Exercise description: Check every line of the material below, and show those that contain "group".

Given data:
------------------------

From an optimization exercise on the open Yosys and OpenROAD flow, aimed at small area and a short achievable clock period; shortcuts taken in it are not production practice.
Function was not checked in any run shown here: the RTL went through the layout flow alone.
Power is estimated from default activity; no workload was simulated.

### run.sh
#!/bin/bash
# synth_recipe.tcl (not shown) runs the flow's synth.tcl, then flattens the netlist and writes it again
# the make line also repeats each setting of config.mk as NAME=value (left out here)
make -C /OpenROAD-flow-scripts/flow DESIGN_CONFIG=/design/flow/config.mk WORK_HOME=/design/flow/orfs CLKGATE_MAP_FILE= SYNTH_SCRIPT=/design/flow/synth_recipe.tcl finish
### config.mk
export PLATFORM = sky130hd
export DESIGN_NAME = router_top
export DESIGN_NICKNAME = router_top
export VERILOG_FILES = /design/flow/design.v
export SDC_FILE = /design/flow/constraint.sdc
export NUM_CORES = 4
export LEC_CHECK = 0
export CAP_MARGIN = 20
export CORE_MARGIN = 2
export CORE_UTILIZATION = 40
export SETUP_SLACK_MARGIN = 3.0
export SLEW_MARGIN = 20
### constraint.sdc
create_clock -name core_clock -period 5.0 [get_ports {clk}]
set_input_delay 1.0000 -clock core_clock [delete_from_list [all_inputs] [get_ports {clk}]]
set_output_delay 1.0000 -clock core_clock [all_outputs]
set_load 0.01 [all_outputs]
### design.v
module fifo(input clk, rstn, re, we_reg, sel, lfd,
	input [7:0] rdata,
	output vld, full, sft,
	output [7:0] dout);
	reg [134:0] mem;         
	reg [3:0]   idx;         
	reg [3:0]   wptr;        
	reg         nempty, nfull;
	reg [7:0]   data_out;
	reg [5:0]   cnt;         
	reg         cnt_zero;    
	reg [4:0]   tmo;         
	reg         sft_rst;
	reg [8:0] head;
	integer k;
	always @(*) begin
		head = 9'd0;
		for (k = 0; k < 15; k = k + 1)
			head = head | ({9{idx == k}} & mem[9*k +: 9]);
	end
	wire rd_try = re & nempty;
	wire clr = cnt_zero & (|data_out);
	wire rd = rd_try & ~clr & ~sft_rst;
	wire wr = we_reg & sel & ~nfull & ~sft_rst;
	always @(posedge clk)
		if (wr) mem <= {mem[125:0], lfd, rdata};
	always @(posedge clk) begin
		if (~rstn | sft_rst) begin
			idx <= 4'd15;
			wptr <= 4'd0;
			nempty <= 1'b0;
			nfull <= 1'b0;
		end else begin
			if (wr)
				wptr <= wptr + 4'd1;
			if (wr & ~rd) begin
				idx <= idx + 4'd1;
				nempty <= (idx != 4'd14);
				nfull <= (idx == 4'd13) & (wptr != 4'd14);
			end else if (rd & ~wr) begin
				idx <= idx - 4'd1;
				nempty <= (idx != 4'd0);
				nfull <= 1'b0;
			end else if (rd & wr) begin
				nfull <= (idx == 4'd14) & (wptr != 4'd14);
			end
		end
	end
	always @(posedge clk) begin
		if (~rstn | sft_rst)
			data_out <= 8'd0;
		else if (clr)
			data_out <= 8'd0;
		else if (rd_try)
			data_out <= head[7:0];
	end
	always @(posedge clk) begin
		if (~rstn | sft_rst) begin
			cnt <= 6'd0;
			cnt_zero <= 1'b1;
		end else if (rd_try) begin
			if (head[8]) begin
				cnt <= head[7:2];
				cnt_zero <= 1'b0;
			end else if (~cnt_zero) begin
				cnt <= cnt - 6'd1;
				cnt_zero <= (cnt == 6'd0);
			end
		end
	end
	always @(posedge clk) begin
		if (~rstn | ~nempty | re) begin
			tmo <= 5'd1;
			sft_rst <= 1'b0;
		end else if (tmo == 5'd30) begin
			tmo <= 5'd1;
			sft_rst <= 1'b1;
		end else begin
			tmo <= tmo + 5'd1;
			sft_rst <= 1'b0;
		end
	end
	assign vld = nempty;
	assign full = nfull;
	assign sft = sft_rst;
	assign dout = data_out;
endmodule
module router_top(input clk,rstn,re_0,re_1,re_2,pkt_valid,
	      input[7:0]data_in,
	      output vld_out_0,vld_out_1,vld_out_2,err,busy,
	      output[7:0]data_out_0,data_out_1,data_out_2);
reg st_da, st_lfd, st_wte, st_ld, st_ffs, st_lp, st_laf, st_cpe;
reg [1:0] addr_q;       
reg [1:0] dst;          
reg       lfd;          
reg [7:0] rdata;        
reg [7:0] fbyte;        
reg [7:0] par;          
reg       parity_done, low_pkt_valid, err_q;
wire [2:0] sft;
wire [2:0] vld;
wire [2:0] full;
wire fifo_full = (dst == 2'd0) ? full[0] : (dst == 2'd1) ? full[1] : (dst == 2'd2) ? full[2] : 1'b0;
wire we_reg = st_ld | st_lp | st_laf;
wire rst_all = ~rstn | (|sft);
wire hdr_ok = pkt_valid & ~(data_in[1] & data_in[0]);
wire hdr_empty = (data_in[1:0] == 2'd0) ? ~vld[0] : (data_in[1:0] == 2'd1) ? ~vld[1] : ~vld[2];
wire wait_empty = (addr_q == 2'd0) ? ~vld[0] : (addr_q == 2'd1) ? ~vld[1] : (addr_q == 2'd2) ? ~vld[2] : 1'b0;
always @(posedge clk) begin
	if (rst_all) begin
		st_da <= 1'b1; st_lfd <= 1'b0; st_wte <= 1'b0; st_ld <= 1'b0;
		st_ffs <= 1'b0; st_lp <= 1'b0; st_laf <= 1'b0; st_cpe <= 1'b0;
	end else begin
		st_da  <= (st_da & ~hdr_ok) | (st_laf & parity_done) | (st_cpe & ~fifo_full);
		st_lfd <= (st_da & hdr_ok & hdr_empty) | (st_wte & wait_empty);
		st_wte <= (st_da & hdr_ok & ~hdr_empty) | (st_wte & ~wait_empty);
		st_ld  <= st_lfd | (st_ld & ~fifo_full & pkt_valid) | (st_laf & ~parity_done & ~low_pkt_valid);
		st_ffs <= fifo_full & (st_ld | st_ffs | st_cpe);
		st_lp  <= (st_ld & ~fifo_full & ~pkt_valid) | (st_laf & ~parity_done & low_pkt_valid);
		st_laf <= st_ffs & ~fifo_full;
		st_cpe <= st_lp;
	end
end
assign busy = ~(st_da | st_ld);
always @(posedge clk) begin
	if (~rstn) begin
		addr_q <= 2'd0;
		dst <= 2'd0;
		lfd <= 1'b0;
	end else begin
		addr_q <= data_in[1:0];
		if (st_da) dst <= data_in[1:0];
		lfd <= st_lfd;
	end
end
always @(posedge clk) begin
	if (~rstn) begin
		rdata <= 8'd0;
		fbyte <= 8'd0;
		par <= 8'd0;
		parity_done <= 1'b0;
		low_pkt_valid <= 1'b0;
		err_q <= 1'b0;
	end else begin
		if (st_da | (st_ld & ~fifo_full))
			rdata <= data_in;
		else if (st_laf)
			rdata <= fbyte;
		if (fifo_full)
			fbyte <= data_in;
		if (st_da)
			par <= data_in;
		else if (st_ld)
			par <= par ^ data_in;
		if (st_da)
			parity_done <= 1'b0;
		else if ((st_laf & low_pkt_valid & ~parity_done) | (st_ld & ~fifo_full & ~pkt_valid))
			parity_done <= 1'b1;
		if (st_cpe)
			low_pkt_valid <= 1'b0;
		else if (st_ld & ~pkt_valid)
			low_pkt_valid <= 1'b1;
		if (st_cpe)
			err_q <= |par;
	end
end
assign err = err_q;
fifo q0(.clk(clk), .rstn(rstn), .re(re_0), .we_reg(we_reg), .sel(dst == 2'd0), .lfd(lfd),
	.rdata(rdata), .vld(vld[0]), .full(full[0]), .sft(sft[0]), .dout(data_out_0));
fifo q1(.clk(clk), .rstn(rstn), .re(re_1), .we_reg(we_reg), .sel(dst == 2'd1), .lfd(lfd),
	.rdata(rdata), .vld(vld[1]), .full(full[1]), .sft(sft[1]), .dout(data_out_1));
fifo q2(.clk(clk), .rstn(rstn), .re(re_2), .we_reg(we_reg), .sel(dst == 2'd2), .lfd(lfd),
	.rdata(rdata), .vld(vld[2]), .full(full[2]), .sft(sft[2]), .dout(data_out_2));
assign vld_out_0 = vld[0];
assign vld_out_1 = vld[1];
assign vld_out_2 = vld[2];
endmodule
==> flow_metrics.tcl, run 1 <==
set metrics [dict create \
    num_vias 14700 \
    ys.flop_type "edfxtp_1" \
    timing.final.crit_share_pct 45.28 \
    start_util_pct 40.52 \
    yosysUniqueCellTypes 78 \
    ys_seq_elements 538 \
    stdcell_area_um2 27790 \
    synth_edf_count 405 \
    area_delta_synth_final_pct 27.20 \
    cap_violations 0 \
    port_buffers 42 \
    maxSlewViolCount 0 \
    cp_max_fo 5 \
    ys_async_sr_fraction_pct 0 \
    hold_class "register to register" \
    grt_use_total_pct 18.96 \
    holdBufCountCts 0 \
    syn_area_um2 21850 \
    route.final.wire_length_um 55730 \
    gp_congestion 0.7976 \
    io_pins 43 \
    place_area_um2 23070 \
    tightest_slew_ps 816.7 \
    crit_arrival_ps 2750 \
    seq_area_frac_synth_pct 67.85 \
    yosysWarnings 2 \
    root_buffer "clkbuf_16" \
    worstSkewPairLatency_ps 610 \
    dr.pass1.iters 8 \
    power_density_nw_per_um2 369.9 \
    fillers 4414 \
    drc_errors 0 \
    antenna_found_initial 2 \
    critPathLaunchType "register" \
    synth_nets 1676 \
    grt_max_degree 72 \
    overflow 0 \
    initialDrtViolationCount 1386 \
    worstSetupPathType "register to register" \
    hold_violations 0 \
    nets 1851 \
    run_status "no timing/DRC/antenna violations" \
    ant_nets 0 \
    cts_tree "yes" \
    cts_buffers 54 \
    core-area_um2 53920 \
    dp_hpwl_um 27800 \
    layout_min_cycle_time_ps 2264 \
    relSlewSlack_pct 45.49 \
    setup_violations 0 \
    rows 85 \
    die-area_um2 56510 \
    finalPower_w 0.01028 \
    cp_data_required_time_ps 5490 \
    antenna_cells 0 \
    clock_sinks 538 \
    grt_pass1_wl_um 83340 \
    via_per_inst 5.801 \
    die-width_um 237.7 \
    holdWs_ps 444.3 \
    skew_ps 24.09 \
    netlist_instances 1620 \
    grt_pass1_vias 14030 \
    worst_ir_drop_vdd_mv 0.2667 \
    p_leak_nw 9.706 \
    end_kind "register" \
    clk_path_buf_depth 3 \
    path_clk_slew_ps 70 \
    syn_area_per_cell_um2 13.49 \
    drive_gt1_share_pct 29.00 \
    wl_per_cell_um 21.99 \
    die_h_um 237.7 \
    clock.fmax_mhz 441.7 \
    rsz0062_at_grt "true" \
    htreeDepth 2 \
    preCtsSetupSlack_ps 1594 \
    worst_slack_ps 2736 \
]
[cell usage in the layout (no fill, tap or decap), types with 26 or more instances in the layout]
| cell type | count |
|---|---|
| a222oi_1 | 31 |
| nand3_1 | 45 |
| dfxtp_4 | 38 |
| nor2_1 | 81 |
| mux2i_1 | 30 |
| clkbuf_16 | 59 |
| o21ai_0 | 29 |
| a22o_1 | 26 |
| dfxtp_1 | 89 |
| a22oi_1 | 52 |
| buf_4 | 108 |
| edfxtp_1 | 405 |
| nand2_1 | 115 |
| a21oi_1 | 61 |
| buf_6 | 65 |
[Yosys cell counts, drive strengths merged (5+ instances only)]
library cell	n	area (µm²)
nand2b	20	125.1
a21boi	20	150.1
inv	31	116.4
nand4	15	93.84
xnor2	14	122.6
nand3	49	250.2
nor3b	5	37.54
a222oi	31	310.3
and2	8	50.05
buf	68	365.4
o211ai	9	67.56
nand2	121	454.2
a31oi	8	50.05
a32o	6	60.06
edfxtp	405	12160
clkbuf	40	160.1
a2111oi	5	63.82
a211oi	19	147.6
o21ai	57	289.0
mux2i	30	300.3
nor2b	22	137.6
a221oi	25	225.2
nor3	25	125.1
nor4	17	112.6
a22o	27	236.5
xor2	13	113.9
nand3b	16	120.1
dfxtp	133	2663
mux2	17	191.4
or2	5	33.79
a311oi	6	52.55
or3	9	56.30
a22oi	67	503.0
o22ai	9	56.30
ha	42	525.5
and3	11	68.82
a21oi	74	374.1
nor2	92	360.3
o211a	9	90.09
[power breakdown]
part	total (W)	internal (W)	switching, W
sequential	0.00498	0.00488	0.000105
combinational	0.000943	0.000457	0.000486
clock	0.00435	0.00261	0.00175
[timing repair]
item | 4_1_cts | 5_1_grt
endpoints found under the setup margin | 533 | 96
gates resized for setup | 340 | 140
buffers inserted | 109 | 41
pin swaps | 64 | 82
gates cloned | 13 | 2
hold endpoints to repair | 0 | 0
[worst paths after layout]
kind              cells past startpoint  slack, ps          to  startpoint
hold / removal                        0        440  q0.mem[87]  q0.mem[78]
hold reg to reg                       0        440  q0.mem[87]  q0.mem[78]
setup / recovery                      8       2740   q1.cnt[0]   q1.idx[0]
setup reg to reg                      8       2740   q1.cnt[0]   q1.idx[0]
[cell families (layout without fill, tap and decap cells)]
kind of cell               after synthesis  in the layout  share of synthesized area [%]
xor gates and xnor gates                27             27                          1.082
muxes                                   51             51                          2.663
AOI/OAI and AO/OA                      402            402                          13.52
DFF                                    538            538                          67.85
and+or+nand+nor                        421            423                          9.547
buffers and inverters                  139            355                          2.938
adders and majority gates               42             42                          2.405
[area by class of cell]
cell class	instances	area [µm²]	share of cell area [%]
timing repair buffer	225	2459	8.847
multi-input combinational	945	7436	26.76
tap	696	870.8	3.134
clock inverter	28	335.3	1.207
inverter	31	146.4	0.5268
clock buffer	71	1569	5.646
sequential	538	14970	53.88
[per-layer routing]
| layer | global-route usage (%) | share of wire [%] | wire length (µm) |
|---|---|---|---|
| met1 | 27.50 | 45 | 25320 |
| met2 | 28.59 | 45 | 25140 |
| met3 | 3.403 | 6.7 | 3744 |
| met4 | 6.690 | 2.7 | 1523 |
| met5 | 0 | 0 | 0 |
[flip-flops by register name (all words and copies together) (netlist names), 5 cells and up]
| name | count |
|---|---|
| q0.tmo | 5 |
| q1.data_out | 8 |
| par | 8 |
| q2.tmo | 5 |
| q1.mem | 135 |
| q0.cnt | 6 |
| q0.mem | 135 |
| q2.cnt | 6 |
| fbyte | 8 |
| q2.mem | 135 |
| q1.tmo | 5 |
| q2.data_out | 8 |
| q0.data_out | 8 |
| rdata | 8 |
| q1.cnt | 6 |
[through the flow]
step           setup TNS (ps)  instances  util, %
6_report                    0       2534    51.54
4_1_cts                     0       2491    49.96
2_1_floorplan         -144580       1620        -
3_3_place_gp                0       2270    42.78
3_5_place_dp                0       2270    42.78
5_1_grt                     0       2534    51.54
[worst max-delay path, stage by stage (launching register included)]
cell       delay, ps
dfxtp_4          400
inv_6             50
ha_4             180
a222oi_1         370
o211ai_1         170
a2111oi_4        440
buf_6            200
mux2i_1          210
o32ai_2          100
==> run 2, diff against run 1 <==
--- a/config.mk
+++ b/config.mk
@@ -10,3 +10,3 @@
 export CORE_UTILIZATION = 40
-export SETUP_SLACK_MARGIN = 3.0
+export SETUP_SLACK_MARGIN = 2.5
 export SLEW_MARGIN = 20
==> run 2 against run 1 <==
Largest cell class unchanged. Critical path type is now register to primary output. Combinational power fell by 33%. Routed wire length fell by 11%. Global-route usage fell by 1.8 points. Die area did not move. Cell area fell by 8.4%. Maximum frequency fell by 7.9%. Worst setup slack got worse by 190 ps. Hold slack got worse by 9.2 ps. Highest routed layer unchanged. Synthesized cell count did not move.
==> flow_metrics.tcl, run 2 <==
set metrics [dict create \
    timing.final.crit_share_pct 49.16 \
    die-area_um2 56510 \
    holdBufCountCts 0 \
    holdWs_ps 435.1 \
    port_buffers 42 \
    crit_buf_inv 2 \
    grt_pass1_wl_um 76830 \
    synth_top_area_cell "edfxtp_1" \
    layout_common_cells "edfxtp_1, nand2_1, dfxtp_1" \
    num_vias 13850 \
    yosysWarnings 2 \
    seqCellArea_um2 14870 \
    power_density_nw_per_um2 385.0 \
    clock_sinks 538 \
    antenna_found_initial 3 \
    grt_max_degree 136 \
    drive_gt1_share_pct 14.97 \
    hold_violations 0 \
    hold_class "register to register" \
    clk_path_buf_depth 3 \
    final_util_pct 47.21 \
    ys.flop_type "edfxtp_1" \
    die_h_um 237.7 \
    route.final.wire_length_um 49590 \
    path_cells "buf_6 > dlygate4sd2_1" \
    overflow 0 \
    run_status "no timing/DRC/antenna violations" \
    dp.cells 2278 \
    synth_top_family_by_area "compound AO/OA/AOI/OAI gates" \
    final_common_cell "edfxtp_1" \
    initialDrtViolationCount 1408 \
    synth_nets 1676 \
    via_per_inst 5.725 \
    multiInputGateArea_um2 6761 \
    crit_arrival_ps 1460 \
    preCtsSetupSlack_ps 1619 \
    rows 85 \
    synth.most_common_cell "edfxtp_1" \
    io_pins 43 \
    reg_top3 "q0.mem (135), q1.mem (135), q2.mem (135)" \
    synth.area.mux_share_pct 2.663 \
    core-area_um2 53920 \
    p_leak_nw 8.749 \
    yosys-top-cells-count "edfxtp_1, dfxtp_1, nand2_1, nor2_1, a21oi_1" \
    layout_min_cycle_time_ps 2458 \
    syn_area_per_cell_um2 13.49 \
    grt_use_total_pct 17.13 \
    worst_ir_drop_vdd_mv 0.3150 \
    gp_congestion 0.7871 \
    dp_hpwl_um 28530 \
    synth-simple-area-share_pct 9.546 \
    nets 1735 \
    syn_area_um2 21850 \
    cp_max_fo 6 \
    worst_slack_ps 2542 \
    ys_async_sr_fraction_pct 0 \
    netlist_instances 1620 \
    die-width_um 237.7 \
    dr.pass1.iters 6 \
    cp_data_required_time_ps 4000 \
    finalPower_w 0.009802 \
    maxSlewViolCount 0 \
    critPathSlowestCell "dfxtp_1" \
    cts_tree "yes" \
    relSlewSlack_pct 42.63 \
    skew_ps 16.41 \
    seq_area_frac_synth_pct 67.85 \
    yosys.area_share.adder_pct 2.405 \
    synth-xor-area-share_pct 1.082 \
    wl_per_cell_um 20.50 \
    cts_buffers 55 \
    fillers 4662 \
    path_clk_slew_ps 60 \
    clock.fmax_mhz 406.9 \
    cp_top_family "buffers and inverters" \
    root_buffer "clkbuf_16" \
    synth_area_leaders "edfxtp_1, dfxtp_1, ha_1, a22oi_1, nand2_1" \
    rsz0062_at_grt "true" \
    end_kind "primary output" \
    ys_seq_elements 538 \
    antenna_cells 0 \
    htreeDepth 2 \
    synth-compound-area-share_pct 13.52 \
    synth_top_area_share_pct 55.66 \
    tightest_slew_ps 860.5 \
    cap_violations 0 \
    setup_violations 0 \
    ant_nets 0 \
    start_util_pct 40.52 \
    area_delta_synth_final_pct 16.52 \
    worstSetupPathType "register to primary output" \
    yosysUniqueCellTypes 78 \
    grt_pass1_vias 13370 \
    critPathLaunchType "register" \
    synth_edf_count 405 \
    drc_errors 0 \
    max_stage_delay_ps 380 \
    final_cell_count_no_fill 2419 \
    worstSkewPairLatency_ps 610 \
]
==> run 2: timing repair <==
action	CTS	global route
cloned	4	1
setup endpoints to repair	160	161
pin swaps	3	10
gates resized for setup	92	36
buffers inserted	10	25
==> run 2: metal layers <==
metal / part of all wire (%) / vias up / global-route usage, % / wire, µm
li1: - / 6388 / - / -
met1: 47 / 6975 / 25.32 / 23380
met2: 44 / 398 / 25.70 / 21940
met3: 6.2 / 88 / 2.764 / 3088
met4: 2.4 / 0 / 5.641 / 1176
met5: 0 / - / 0 / 0
==> run 2: layout make-up <==
type,count,share of cell area (%)
Clock inverter,25,1.057
Multi-Input combinational cell,945,26.56
Sequential cell,538,58.43
Inverter,31,0.5161
Clock buffer,76,6.095
Timing Repair Buffer,108,3.922
Tap cell,696,3.421
==> run 2: through the flow <==
stage,area [µm²],setup TNS [ps]
final,25460,0
after detailed placement,22930,0
after CTS,25110,0
after global routing,25460,0
after floorplan,21970,-144580
after global placement,22930,0
==> run 2: power by group <==
group | internal, W | switching (W) | leakage, nW
clock network | 0.00247 | 0.00171 | 0.882
registers | 0.00489 | 0.000105 | 4.74
logic | 0.000262 | 0.000373 | 3.12
==> run 2: final timing paths <==
| check | startpoint | cells past startpoint | slack (ps) | to |
|---|---|---|---|---|
| setup / recovery | q2.nempty | 2 | 2540 | vld_out_2 |
| hold / removal | q2.mem[26] | 0 | 440 | q2.mem[35] |
| setup reg to reg | q2.idx[0] | 9 | 2580 | q2.cnt[1] |
| hold reg to reg | q2.mem[26] | 0 | 440 | q2.mem[35] |
==> run 2: kinds of logic after synthesis <==
family | after synthesis
DFF | 538
and+or+nand+nor | 421
AOI/OAI and AO/OA | 402
buffers and inverters | 139
muxes | 51
adders and majority gates | 42
xor gates and xnor gates | 27

-- afterwards: timing with drivers on the ports --
Ports are ideal in the flow. The routed layouts listed here were re-timed in OpenROAD. Step 1 (the two cells are an assumption about what drives the block):
set clk [get_ports {clk}]
set_driving_cell -lib_cell sky130_fd_sc_hd__clkbuf_16 $clk
set_driving_cell -lib_cell sky130_fd_sc_hd__buf_2 [delete_from_list [all_inputs] $clk]
Step 2 times the ports against the registers' clock, not the clock port: input delays grow and output delays shrink by t, the midpoint of the rising clock arrivals with the driver on. a / b / c = no drivers / after step 1 / after step 2; a / b = the first two.
| run | shift t [ns] | setup slack, ns | worst setup path at the end | latest minus earliest clock arrival (ns) | worst register clock-pin slew, ns |
|---|---|---|---|---|---|
| run 1 | 0.655 | 2.736 / 2.736 / 2.322 | input to register | 0.028 / 0.027 | 0.07 / 0.07 |
| run 2 | 0.655 | 2.542 / 2.486 / 1.992 | input to register | 0.017 / 0.017 | 0.06 / 0.06 |
After both steps every run listed still meets setup and hold. The setup slack of run 2, which loses most, moves by -0.056 ns with the drivers and by -0.550 ns with both steps.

------------------------

Result of this exercise:
==> run 2: power by group <==
group | internal, W | switching (W) | leakage, nW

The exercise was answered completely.